75 comments on “Times 25,821 – Boring”

  1. I agree Jim, and if I could type faster or more accurately I’d have been under 10 rather than 10.29 for this one. I suppose carelessness might account for getting the wrong half of the soaundalikes CURRANT and NAVAL, but otherwise I can’rt see any traps for the unwary. ACCOMPLICE and ABASEMENT, both matrioshka clues, gave a little pause for thought.
    I’ll try it out on my young apprentice, see what she makes of it.
  2. Yes quick (25 mins), yes easy, but still a couple of dnks: the ROSEATE tern, for one, and the French soldier another.

    Tying in with yesterday’s discussion on girls’ names, I’d give SOD to ELLA.

  3. Over an hour, but I had a feeling I wasn’t performing up to scratch. Confirmed by the comments above.

    Will try harder tomorrow.

  4. Pretty much like yesterday … just wrote ’em in. Until I got to PEEPERS which was LOI and caused a slight pause for thought. But overall it all felt pretty 19ac.

    Thanks to Jack for posting the Quick.
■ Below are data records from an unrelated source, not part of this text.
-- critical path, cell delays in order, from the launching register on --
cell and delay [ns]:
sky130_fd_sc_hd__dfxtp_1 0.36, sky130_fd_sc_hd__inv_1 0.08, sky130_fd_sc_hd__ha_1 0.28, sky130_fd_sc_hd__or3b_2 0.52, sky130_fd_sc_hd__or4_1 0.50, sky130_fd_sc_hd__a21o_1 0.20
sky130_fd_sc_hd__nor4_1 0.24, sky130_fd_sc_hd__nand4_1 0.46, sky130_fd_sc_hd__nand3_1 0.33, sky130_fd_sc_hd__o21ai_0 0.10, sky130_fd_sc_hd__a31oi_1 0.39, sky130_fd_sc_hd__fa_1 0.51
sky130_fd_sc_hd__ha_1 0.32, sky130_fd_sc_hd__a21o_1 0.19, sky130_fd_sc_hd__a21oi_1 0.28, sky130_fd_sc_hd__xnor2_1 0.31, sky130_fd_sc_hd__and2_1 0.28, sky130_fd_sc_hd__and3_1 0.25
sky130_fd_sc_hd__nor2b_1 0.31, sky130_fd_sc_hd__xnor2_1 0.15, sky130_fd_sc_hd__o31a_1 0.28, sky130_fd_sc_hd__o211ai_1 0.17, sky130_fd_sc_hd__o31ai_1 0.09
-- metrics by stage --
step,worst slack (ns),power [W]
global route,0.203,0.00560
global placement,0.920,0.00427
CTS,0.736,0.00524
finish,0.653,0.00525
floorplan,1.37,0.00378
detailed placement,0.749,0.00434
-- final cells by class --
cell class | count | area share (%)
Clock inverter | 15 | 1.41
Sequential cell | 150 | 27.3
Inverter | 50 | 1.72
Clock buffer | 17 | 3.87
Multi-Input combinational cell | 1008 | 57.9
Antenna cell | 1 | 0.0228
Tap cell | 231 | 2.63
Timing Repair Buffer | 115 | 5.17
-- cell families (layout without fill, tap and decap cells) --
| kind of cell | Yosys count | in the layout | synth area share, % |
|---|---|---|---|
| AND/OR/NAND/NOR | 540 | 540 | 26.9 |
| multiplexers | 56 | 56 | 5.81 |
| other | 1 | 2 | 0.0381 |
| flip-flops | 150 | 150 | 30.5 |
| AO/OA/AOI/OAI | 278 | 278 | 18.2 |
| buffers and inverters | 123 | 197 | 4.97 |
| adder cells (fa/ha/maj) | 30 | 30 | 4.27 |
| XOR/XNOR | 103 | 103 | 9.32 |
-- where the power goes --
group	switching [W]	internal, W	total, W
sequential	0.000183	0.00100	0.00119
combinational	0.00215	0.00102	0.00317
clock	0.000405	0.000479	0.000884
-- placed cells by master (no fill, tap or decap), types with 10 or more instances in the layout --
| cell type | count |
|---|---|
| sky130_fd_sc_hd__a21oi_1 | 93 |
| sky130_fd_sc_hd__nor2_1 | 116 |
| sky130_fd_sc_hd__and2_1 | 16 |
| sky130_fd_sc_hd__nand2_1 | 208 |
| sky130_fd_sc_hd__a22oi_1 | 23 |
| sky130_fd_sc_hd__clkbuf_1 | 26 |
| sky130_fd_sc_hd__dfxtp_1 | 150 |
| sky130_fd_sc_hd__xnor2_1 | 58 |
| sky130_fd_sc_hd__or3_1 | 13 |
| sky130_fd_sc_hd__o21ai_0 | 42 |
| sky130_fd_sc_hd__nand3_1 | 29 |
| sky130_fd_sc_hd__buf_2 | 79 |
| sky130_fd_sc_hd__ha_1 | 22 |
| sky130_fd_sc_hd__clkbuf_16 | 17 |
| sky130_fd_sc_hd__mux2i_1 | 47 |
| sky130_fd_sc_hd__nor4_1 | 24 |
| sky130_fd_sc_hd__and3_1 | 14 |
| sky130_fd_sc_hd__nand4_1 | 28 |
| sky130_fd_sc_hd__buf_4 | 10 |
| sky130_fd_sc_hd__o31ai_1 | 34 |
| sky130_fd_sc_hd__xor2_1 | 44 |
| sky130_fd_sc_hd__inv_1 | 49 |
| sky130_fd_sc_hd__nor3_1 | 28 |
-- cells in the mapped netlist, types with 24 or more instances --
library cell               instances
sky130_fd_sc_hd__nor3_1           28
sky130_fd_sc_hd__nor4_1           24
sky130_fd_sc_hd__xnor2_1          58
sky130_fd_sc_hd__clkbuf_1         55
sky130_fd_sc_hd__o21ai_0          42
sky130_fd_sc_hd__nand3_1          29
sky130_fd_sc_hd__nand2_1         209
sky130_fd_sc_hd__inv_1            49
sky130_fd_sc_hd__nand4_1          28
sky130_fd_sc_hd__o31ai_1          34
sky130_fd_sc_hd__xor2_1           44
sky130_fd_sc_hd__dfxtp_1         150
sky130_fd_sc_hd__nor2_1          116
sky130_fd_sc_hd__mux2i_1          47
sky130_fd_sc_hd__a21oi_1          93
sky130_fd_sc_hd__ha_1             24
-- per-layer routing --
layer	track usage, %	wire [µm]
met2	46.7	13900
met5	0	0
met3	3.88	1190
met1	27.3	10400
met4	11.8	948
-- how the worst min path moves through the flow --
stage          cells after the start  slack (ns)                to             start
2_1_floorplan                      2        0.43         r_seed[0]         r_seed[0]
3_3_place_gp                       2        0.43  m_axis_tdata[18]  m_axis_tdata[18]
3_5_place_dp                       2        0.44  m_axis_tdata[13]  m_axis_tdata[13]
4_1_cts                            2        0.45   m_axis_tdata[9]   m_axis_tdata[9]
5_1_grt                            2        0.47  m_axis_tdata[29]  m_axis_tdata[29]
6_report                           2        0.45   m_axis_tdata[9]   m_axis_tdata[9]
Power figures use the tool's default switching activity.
## config.mk

```make
export PLATFORM = sky130hd
export DESIGN_NAME = exc_req_unit_flat
export DESIGN_NICKNAME = d
export VERILOG_FILES = /design/src/rtl/exc_req_unit_pkg.sv /design/src/rtl/exc_req_unit_if.sv /design/src/rtl/exc_req_unit_irq_sync_edge.sv /design/src/rtl/exc_req_unit.sv /design/src/flat_wrapper.sv
export SDC_FILE = /design/constraint.sdc
export NUM_CORES = 1
export LEC_CHECK = 0
export CORE_MARGIN = 4
export CORE_UTILIZATION = 28
export CTS_CLUSTER_SIZE = 8
export DETAILED_ROUTE_END_ITERATION = 8
export HOLD_SLACK_MARGIN = 0.15
export MAX_ROUTING_LAYER = met4
export PLACE_DENSITY = 0.81
export RECOVER_POWER = 100
export SLEW_MARGIN = 20
export SYNTH_ARGS = -nofsm -noshare
export SYNTH_HDL_FRONTEND = slang
export SYNTH_SLANG_ARGS = --single-unit
export TNS_END_PERCENT = 1
```

## constraint.sdc

```tcl
create_clock -name clk -period 1.9 [get_ports clk]
set_input_delay 0.19 -clock clk [delete_from_list [all_inputs] [get_ports clk]]
set_output_delay 0.19 -clock clk [all_outputs]
set_load 0.01 [all_outputs]
```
Much nicer format than the standard online site. Someone at the Times really ought to look at the Groan’s print versions. Always grey; always fit on one page.

  5. Yes, it was mostly easy, but I’ve spent almost as long looking for my one error as I did solving the puzzle. And I still can’t spot it.

    I found the ROSEATE / ABASEMENT pair distinctly tricky.

      1. No, I’m okay on that one. I’ve checked it so many times I can’t see straight. I’ll have to wait for the solution thingy that highlights one’s errors.
  6. Maybe this is doing double duty as today’s Quickie which seems to have completely vanished as far as the Times crossword site is concerned.

    At 16 minutes with all completed bar 19dn I thought I was headed for a PB but then I came unstuck. Firstly I had to rethink i.e. fully parse, 23ac where I had INVENTION and having corrected that I plumped for PEEWEES at 19dn with some uncertainty. Justifiably as things turned out after reading Jim’s correct answer. Having said that I’m not sure I ever associated ‘peep’ with the sound of a bird, only ‘cheep’. Apparently ‘peeper’ actually was a proper word for a small chicken or pigeon.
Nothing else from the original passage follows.